Hot Country Songs is a chart that ranks the top-performing country music songs in the United States, published by Billboard magazine. In 1969, 23 different singles topped the chart, which was published at the time under the title Hot Country Singles, in 52 weekly issues of the magazine. Chart placings were based on playlists submitted by country music radio stations and sales reports submitted by stores.
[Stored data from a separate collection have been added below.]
$ cat src/rtl/multicycle_control_fsm.sv
// Multicycle main controller: sequences fetch/decode/execute/memory/writeback from the opcode
// and drives the datapath strobes, stalling on the memory ready handshake.
module multicycle_control_fsm
  import cpu16_pkg::*;
(
  input  logic           clk_i,
  input  logic           rst_i,
  input  logic [OPW-1:0] opcode_i,
  input  logic           zero_i,
  input  logic           mem_ready_i,
  output logic           pc_write_o,
  output logic           pc_write_cond_o,
  output logic           ior_d_o,
  output logic           mem_read_o,
  output logic           mem_write_o,
  output logic           ir_write_o,
  output logic           mem_to_reg_o,
  output logic           reg_dst_o,
  output logic           reg_write_o,
  output logic           alu_src_a_o,
  output logic [1:0]     alu_src_b_o,
  output logic [1:0]     pc_source_o,
  output logic [1:0]     alu_op_o,
  output logic           instr_done_o,
  output logic           illegal_op_o
);

  state_e         state_q, state_d;
  logic [OPW-1:0] op_q, op_d;
  ctrl_t          ctrl, ctrl_out;

  // The branch decision is taken in the datapath via pc_write_cond; the flag is not needed here.
  logic unused_zero;
  assign unused_zero = zero_i;

  always_ff @(posedge clk_i) begin
    if (rst_i) begin
      state_q <= StFetch;
      op_q    <= '0;
    end else begin
      state_q <= state_d;
      op_q    <= op_d;
    end
  end

  always_comb begin
    state_d = StFetch;
    op_d    = op_q;
    case (state_q)
      StFetch:  state_d = mem_ready_i ? StDecode : StFetch;
      StDecode: begin
        state_d = decode_target(opcode_i);
        op_d    = opcode_i;
      end
      StExecR, StExecI: state_d = StWbAlu;
      StMemAddr:        state_d = (op_q == OP_LW) ? StMemRd : StMemWr;
      StMemRd:          state_d = mem_ready_i ? StWbMem : StMemRd;
      StMemWr:          state_d = mem_ready_i ? StFetch : StMemWr;
      default:          state_d = StFetch;
    endcase
  end

  always_comb begin
    ctrl = '0;
    case (state_q)
      StFetch: begin
        ctrl.mem_read  = 1'b1;
        ctrl.alu_src_b = SRCB_ONE;
        ctrl.alu_op    = ALUOP_ADD;
        ctrl.pc_source = PCSRC_ALU;
        ctrl.ir_write  = mem_ready_i;
        ctrl.pc_write  = mem_ready_i;
      end
      StDecode: begin
        ctrl.alu_src_b  = SRCB_IMM_SHL;
        ctrl.alu_op     = ALUOP_ADD;
        ctrl.illegal_op = (decode_target(opcode_i) == StFetch);
        ctrl.instr_done = (decode_target(opcode_i) == StFetch);
      end
      StExecR: begin
        ctrl.alu_src_a = 1'b1;
        ctrl.alu_src_b = SRCB_REG;
        ctrl.alu_op    = ALUOP_RTYPE;
      end
      StExecI: begin
        ctrl.alu_src_a = 1'b1;
        ctrl.alu_src_b = SRCB_IMM;
        ctrl.alu_op    = ALUOP_ITYPE;
      end
      StWbAlu: begin
        ctrl.reg_write  = 1'b1;
        ctrl.reg_dst    = (op_q == OP_R_LOGIC) || (op_q == OP_R_ARITH);
        ctrl.instr_done = 1'b1;
      end
      StMemAddr: begin
        ctrl.alu_src_a = 1'b1;
        ctrl.alu_src_b = SRCB_IMM;
        ctrl.alu_op    = ALUOP_ADD;
      end
      StMemRd: begin
        ctrl.ior_d    = 1'b1;
        ctrl.mem_read = 1'b1;
      end
      StWbMem: begin
        ctrl.reg_write  = 1'b1;
        ctrl.mem_to_reg = 1'b1;
        ctrl.instr_done = 1'b1;
      end
      StMemWr: begin
        ctrl.ior_d      = 1'b1;
        ctrl.mem_write  = 1'b1;
        ctrl.instr_done = mem_ready_i;
      end
      StBranch: begin
        ctrl.alu_src_a     = 1'b1;
        ctrl.alu_src_b     = SRCB_REG;
        ctrl.alu_op        = ALUOP_SUB;
        ctrl.pc_write_cond = 1'b1;
        ctrl.pc_source     = PCSRC_ALUOUT;
        ctrl.instr_done    = 1'b1;
      end
      StJump: begin
        ctrl.pc_write   = 1'b1;
        ctrl.pc_source  = PCSRC_JUMP;
        ctrl.instr_done = 1'b1;
      end
      default: ctrl = '0;
    endcase
  end

  // Reset forces every strobe low in the same cycle, aborting any access in flight.
  assign ctrl_out = rst_i ? '0 : ctrl;

  assign pc_write_o      = ctrl_out.pc_write;
  assign pc_write_cond_o = ctrl_out.pc_write_cond;
  assign ior_d_o         = ctrl_out.ior_d;
  assign mem_read_o      = ctrl_out.mem_read;
  assign mem_write_o     = ctrl_out.mem_write;
  assign ir_write_o      = ctrl_out.ir_write;
  assign mem_to_reg_o    = ctrl_out.mem_to_reg;
  assign reg_dst_o       = ctrl_out.reg_dst;
  assign reg_write_o     = ctrl_out.reg_write;
  assign alu_src_a_o     = ctrl_out.alu_src_a;
  assign alu_src_b_o     = ctrl_out.alu_src_b;
  assign pc_source_o     = ctrl_out.pc_source;
  assign alu_op_o        = ctrl_out.alu_op;
  assign instr_done_o    = ctrl_out.instr_done;
  assign illegal_op_o    = ctrl_out.illegal_op;

endmodule

$ cat config.mk
export PLATFORM = sky130hd
export DESIGN_NAME = multicycle_control_fsm
export DESIGN_NICKNAME = d
export VERILOG_FILES = /design/src/rtl/cpu16_pkg.sv /design/src/rtl/multicycle_control_fsm.sv
export SDC_FILE = /design/constraint.sdc
export NUM_CORES = 1
export LEC_CHECK = 0
export CAP_MARGIN = 5
export CELL_PAD_IN_SITES_DETAIL_PLACEMENT = 0
export CELL_PAD_IN_SITES_GLOBAL_PLACEMENT = 1
export CORE_MARGIN = 4
export CORE_UTILIZATION = 32
export CTS_CLUSTER_SIZE = 28
export DETAILED_ROUTE_END_ITERATION = 8
export HOLD_SLACK_MARGIN = 0.02
export PLACE_DENSITY_LB_ADDON = 0.1
export REMOVE_ABC_BUFFERS = 1
export SKIP_CTS_REPAIR_TIMING = 1
export SLEW_MARGIN = 25
export SYNTH_ARGS = -nofsm -noshare
export SYNTH_HDL_FRONTEND = slang
export SYNTH_SLANG_ARGS = --single-unit
$ cat constraint.sdc
create_clock -name clk_i -period 4.71 [get_ports clk_i]
set_clock_uncertainty 0.2 [all_clocks]
set_input_delay 0.471 -clock clk_i [delete_from_list [all_inputs] [get_ports clk_i]]
set_output_delay 0.471 -clock clk_i [all_outputs]
set_load 0.01 [all_outputs]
In the issue of Billboard dated January 4, Johnny Cash's single "Daddy Sang Bass" climbed from number 19 to the top spot, replacing "Wichita Lineman" by Glen Campbell. Cash's single remained at number one for six weeks, the longest unbroken run of the year. The singer returned to the top of the chart later in the year with "A Boy Named Sue", which spent five weeks at number one. His cumulative total of eleven weeks atop the chart was the highest by any artist in 1969. Merle Haggard, Sonny James and Buck Owens each reached number one with three different singles, the most by any act. All three of James' chart-toppers were cover versions of successful rock and roll and pop songs from the late 1950s and early 1960s; the singer achieved the majority of his more than 20 country number ones with versions of pop songs. Owens also took a country reworking of a rock and roll classic to the top spot, with a live version of Chuck Berry's 1958 song "Johnny B. Goode". Haggard's three chart-toppers included "Okie from Muskogee", one of the best-known songs of his career.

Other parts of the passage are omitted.